As many as 50 WordPress sites are using a plugin called Fuser-Master that uses popunder traffic to promote these websites. The plugin mimics human behaviour by automatically scrolling a page and following links mentioned on the page using a specialised URL that the plugin itself creates. Several ads from different providers are loaded and refreshed during this behaviour.
According to the Malwarebytes report on the plugin, one of the blogs using this ad fraud had 3.8 million visits in January 2023, with reportedly 17.50 pages per visit and 24:55 minutes of visit duration. The plugin, allegedly developed by an undisclosed Indian web developer, loads sites on a page underneath the one visited by the user to display several ads while also monitoring the user’s cursor to stop the fake scrolling as soon as the cursor is taken away from the site’s viewport.
The researchers weren’t able to find many mentions of the plugin, with all the information coming from themesinfo.com, a WordPress theme detector that shows the name of the plugin and some sites that currently use it to run the fraud.

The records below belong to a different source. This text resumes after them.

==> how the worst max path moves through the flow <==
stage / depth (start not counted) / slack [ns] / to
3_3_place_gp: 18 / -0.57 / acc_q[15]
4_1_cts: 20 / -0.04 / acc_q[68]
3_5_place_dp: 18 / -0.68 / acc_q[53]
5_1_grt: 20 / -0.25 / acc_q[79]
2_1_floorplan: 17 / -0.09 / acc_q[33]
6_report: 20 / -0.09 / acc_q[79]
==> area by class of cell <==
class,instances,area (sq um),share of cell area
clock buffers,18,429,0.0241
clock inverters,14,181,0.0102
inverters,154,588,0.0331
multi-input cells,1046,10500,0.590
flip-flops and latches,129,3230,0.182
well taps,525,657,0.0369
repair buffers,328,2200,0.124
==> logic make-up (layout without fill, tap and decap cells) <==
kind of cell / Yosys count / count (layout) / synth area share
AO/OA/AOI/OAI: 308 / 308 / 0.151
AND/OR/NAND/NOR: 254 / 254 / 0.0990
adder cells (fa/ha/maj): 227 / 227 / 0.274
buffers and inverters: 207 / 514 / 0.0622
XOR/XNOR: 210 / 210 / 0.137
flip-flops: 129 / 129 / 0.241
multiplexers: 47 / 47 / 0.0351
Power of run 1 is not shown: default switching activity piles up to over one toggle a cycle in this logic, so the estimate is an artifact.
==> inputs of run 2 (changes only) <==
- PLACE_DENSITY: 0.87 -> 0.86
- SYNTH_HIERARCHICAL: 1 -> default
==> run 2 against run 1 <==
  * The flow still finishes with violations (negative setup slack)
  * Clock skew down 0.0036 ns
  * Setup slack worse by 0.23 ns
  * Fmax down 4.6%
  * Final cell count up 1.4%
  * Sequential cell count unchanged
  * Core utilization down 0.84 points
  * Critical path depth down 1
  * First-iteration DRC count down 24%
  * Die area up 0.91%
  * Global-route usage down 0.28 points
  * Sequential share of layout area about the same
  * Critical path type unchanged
==> src/rtl/divu_hilo_unit.sv <==
// Multi-cycle restoring divider with HI/LO result registers and mfhi/mflo readout.
// One quotient bit per cycle; signed divides run on magnitudes and fix signs at the end.
module divu_hilo_unit #(
    parameter int unsigned WIDTH     = 32,
    parameter int unsigned SIGNED_EN = 1
) (
    input  logic             clk,
    input  logic             rst,
    input  logic [1:0]       op,
    input  logic             op_valid,
    input  logic             signed_mode,
    input  logic [WIDTH-1:0] dividend,
    input  logic [WIDTH-1:0] divisor,
    output logic             busy,
    output logic             stall,
    output logic             done,
    output logic             div_by_zero,
    output logic [WIDTH-1:0] hilo_out
);

    localparam int unsigned CW = $clog2(WIDTH + 1);
    localparam int unsigned RW = WIDTH + 1;
    localparam logic [CW-1:0] CntInit = CW'(WIDTH);

    typedef enum logic [1:0] {StIdle, StCalc, StFin} state_e;

    state_e           state_q, state_d;
    logic [CW-1:0]    cnt_q, cnt_d;
    logic [WIDTH-1:0] dividend_q, dividend_d;
    logic [WIDTH-1:0] divisor_q, divisor_d;
    logic             sign_q, sign_d;
    logic [WIDTH:0]   rem_q, rem_d;
    logic [WIDTH-1:0] quo_q, quo_d;
    logic [WIDTH-1:0] hi_q, hi_d;
    logic [WIDTH-1:0] lo_q, lo_d;
    logic [WIDTH-1:0] hilo_out_q, hilo_out_d;

    logic             in_signed;
    logic [WIDTH-1:0] in_dvd_mag;
    logic             dvd_neg, dvs_neg;
    logic [WIDTH-1:0] dvs_mag;
    logic [WIDTH+1:0] rem_sh;
    logic             rem_ge;
    logic [WIDTH-1:0] quo_fix, rem_fix;

    assign busy        = (state_q != StIdle);
    assign stall       = op_valid && (op != 2'b11) && busy;
    assign done        = (state_q == StFin);
    assign div_by_zero = done && (divisor_q == '0);
    assign hilo_out    = hilo_out_q;

    assign in_signed  = (SIGNED_EN != 0) && signed_mode;
    assign in_dvd_mag = (in_signed && dividend[WIDTH-1]) ? -dividend : dividend;

    assign dvd_neg = sign_q && dividend_q[WIDTH-1];
    assign dvs_neg = sign_q && divisor_q[WIDTH-1];
    assign dvs_mag = dvs_neg ? -divisor_q : divisor_q;

    // The quotient register starts as the dividend magnitude and shifts its MSB into the remainder.
    assign rem_sh = {rem_q, quo_q[WIDTH-1]};
    assign rem_ge = (rem_sh >= {2'b00, dvs_mag});

    assign quo_fix = (dvd_neg ^ dvs_neg) ? -quo_q : quo_q;
    assign rem_fix = dvd_neg ? -rem_q[WIDTH-1:0] : rem_q[WIDTH-1:0];

    always_comb begin
        state_d    = state_q;
        cnt_d      = cnt_q;
        dividend_d = dividend_q;
        divisor_d  = divisor_q;
        sign_d     = sign_q;
        rem_d      = rem_q;
        quo_d      = quo_q;
        hi_d       = hi_q;
        lo_d       = lo_q;
        hilo_out_d = hilo_out_q;

        unique case (state_q)
            StIdle: begin
                if (op_valid) begin
                    case (op)
                        2'b00: begin
                            dividend_d = dividend;
                            divisor_d  = divisor;
                            sign_d     = in_signed;
                            rem_d      = '0;
                            quo_d      = in_dvd_mag;
                            if (divisor == '0) begin
                                state_d = StFin;
                            end else begin
                                state_d = StCalc;
                                cnt_d   = CntInit;
                            end
                        end
                        2'b10:   hilo_out_d = hi_q;
                        2'b01:   hilo_out_d = lo_q;
                        default: ;
                    endcase
                end
            end
            StCalc: begin
                rem_d = rem_ge ? RW'(rem_sh - {2'b00, dvs_mag}) : rem_sh[WIDTH:0];
                quo_d = {quo_q[WIDTH-2:0], rem_ge};
                cnt_d = cnt_q - CW'(1);
                if (cnt_q == CW'(1)) begin
                    state_d = StFin;
                end
            end
            StFin: begin
                if (divisor_q == '0) begin
                    lo_d = '1;
                    hi_d = dividend_q;
                end else begin
                    lo_d = quo_fix;
                    hi_d = rem_fix;
                end
                state_d = StIdle;
            end
            default: state_d = StIdle;
        endcase
    end

    always_ff @(posedge clk) begin
        if (rst) begin
            state_q    <= StIdle;
            cnt_q      <= '0;
            dividend_q <= '0;
            divisor_q  <= '0;
            sign_q     <= 1'b0;
            rem_q      <= '0;
            quo_q      <= '0;
            hi_q       <= '0;
            lo_q       <= '0;
            hilo_out_q <= '0;
        end else begin
            state_q    <= state_d;
            cnt_q      <= cnt_d;
            dividend_q <= dividend_d;
            divisor_q  <= divisor_d;
            sign_q     <= sign_d;
            rem_q      <= rem_d;
            quo_q      <= quo_d;
            hi_q       <= hi_d;
            lo_q       <= lo_d;
            hilo_out_q <= hilo_out_d;
        end
    end

endmodule
[src/rtl/dsp_sched.sv]
// dsp_sched: round-robin time-sliced sharing of one 4-digit 7-segment display
// between four requesters. The granted owner's frame is registered onto d3..d0.
module dsp_sched #(
  parameter int          SLICE = 8,
  parameter logic [7:0]  BLANK = 8'h00
) (
  input  logic         clk,
  input  logic         rst_n,
  input  logic         tick,
  input  logic [3:0]   req,
  input  logic [127:0] frame,
  output logic [3:0]   gnt,
  output logic         busy,
  output logic [7:0]   d3,
  output logic [7:0]   d2,
  output logic [7:0]   d1,
  output logic [7:0]   d0
);

  typedef enum logic {IDLE, OWN} state_t;

  localparam logic [7:0]  SLICE_C = 8'(SLICE);
  localparam logic [31:0] BLANK_FRAME = {4{BLANK}};

  state_t      state_q, state_d;
  logic [1:0]  owner_q, owner_d;
  logic [1:0]  ptr_q, ptr_d;
  logic [7:0]  slice_cnt_q, slice_cnt_d;
  logic [3:0]  gnt_q, gnt_d;
  logic [31:0] disp_q, disp_d;

  logic [31:0] frame_arr [4];
  logic [1:0]  cand;
  logic [1:0]  idle_pick, pre_pick;
  logic        idle_hit, pre_hit;

  for (genvar i = 0; i < 4; i++) begin : g_unpack
    assign frame_arr[i] = frame[32*i +: 32];
  end

  // Candidate search: first requester from ptr upward, and first other requester after the owner
  always_comb begin
    cand      = 2'd0;
    idle_pick = 2'd0;
    idle_hit  = 1'b0;
    pre_pick  = 2'd0;
    pre_hit   = 1'b0;
    for (int k = 0; k < 4; k++) begin
      cand = ptr_q + 2'(k);
      if (!idle_hit && req[cand]) begin
        idle_hit  = 1'b1;
        idle_pick = cand;
      end
    end
    for (int k = 1; k < 4; k++) begin
      cand = owner_q + 2'(k);
      if (!pre_hit && req[cand]) begin
        pre_hit  = 1'b1;
        pre_pick = cand;
      end
    end
  end

  // Next-state logic: grant, release, preempt or hold; display data follows the grant
  always_comb begin
    state_d     = state_q;
    owner_d     = owner_q;
    ptr_d       = ptr_q;
    slice_cnt_d = slice_cnt_q;
    gnt_d       = gnt_q;
    disp_d      = disp_q;
    case (state_q)
      IDLE: begin
        if (idle_hit) begin
          state_d     = OWN;
          owner_d     = idle_pick;
          gnt_d       = 4'b0001 << idle_pick;
          disp_d      = frame_arr[idle_pick];
          slice_cnt_d = 8'd0;
        end else begin
          gnt_d  = 4'b0000;
          disp_d = BLANK_FRAME;
        end
      end
      OWN: begin
        if (!req[owner_q]) begin
          state_d     = IDLE;
          gnt_d       = 4'b0000;
          disp_d      = BLANK_FRAME;
          ptr_d       = owner_q + 2'd1;
          slice_cnt_d = 8'd0;
        end else if (slice_cnt_q == SLICE_C && pre_hit) begin
          owner_d     = pre_pick;
          gnt_d       = 4'b0001 << pre_pick;
          disp_d      = frame_arr[pre_pick];
          ptr_d       = pre_pick + 2'd1;
          slice_cnt_d = 8'd0;
        end else begin
          disp_d = frame_arr[owner_q];
          if (tick && slice_cnt_q != SLICE_C) begin
            slice_cnt_d = slice_cnt_q + 8'd1;
          end
        end
      end
      default: begin
        state_d = IDLE;
        gnt_d   = 4'b0000;
        disp_d  = BLANK_FRAME;
      end
    endcase
  end

  // State and output registers with synchronous active-low reset
  always_ff @(posedge clk) begin
    if (!rst_n) begin
      state_q     <= IDLE;
      owner_q     <= 2'd0;
      ptr_q       <= 2'd0;
      slice_cnt_q <= 8'd0;
      gnt_q       <= 4'b0000;
      disp_q      <= BLANK_FRAME;
    end else begin
      state_q     <= state_d;
      owner_q     <= owner_d;
      ptr_q       <= ptr_d;
      slice_cnt_q <= slice_cnt_d;
      gnt_q       <= gnt_d;
      disp_q      <= disp_d;
    end
  end

  assign gnt  = gnt_q;
  assign busy = |gnt_q;
  assign d3   = disp_q[31:24];
  assign d2   = disp_q[23:16];
  assign d1   = disp_q[15:8];
  assign d0   = disp_q[7:0];

endmodule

It’s also worth pointing out that these sites aren’t automatically fraudulent by nature. The blogs and static until the user visits a specific URL entry point generated by the plugin, which then prompts the zombie activity. The plugin first performs a check to determine whether or not they should be allowed to enter the ad fraud scheme or not.
Once a user is flagged safe, the popunder loads the blog via the generated entry point and immediately leaves it to re-enter via a Google open redirect, much like a real user. Since the blog opens in a window behind the current window, the user is unaware of what’s happening.
Once a blog is opened, it’s randomly scrolled up and down, and a new article is opened at regular intervals. This fake activity can continue for minutes to hours until the real user interrupts and closes the popunder window. If the user closes the window in front of the popunder, all fake activity stops, and the blog becomes static.
The Malwarebytes team reached out to one of the customer sites running this plugin. While they did not hear back from the customer itself, the plugin was disabled on the site within an hour of communication.
While popunders aren’t exactly malicious and are, in fact, a legitimate form of advertising, their format can be easily abused to create frauds like these, where websites are automatically loaded and scrolled with open ads that are unlikely to be seen by a real human.
The fuse-master plugin abuses this to significantly increase a blog’s earnings while keeping the blog from being flagged by anti-ad fraud platforms. All that’s required to run the fraud is purchased ad space via a popunder distributed and the special entry point URL to trigger the plugin.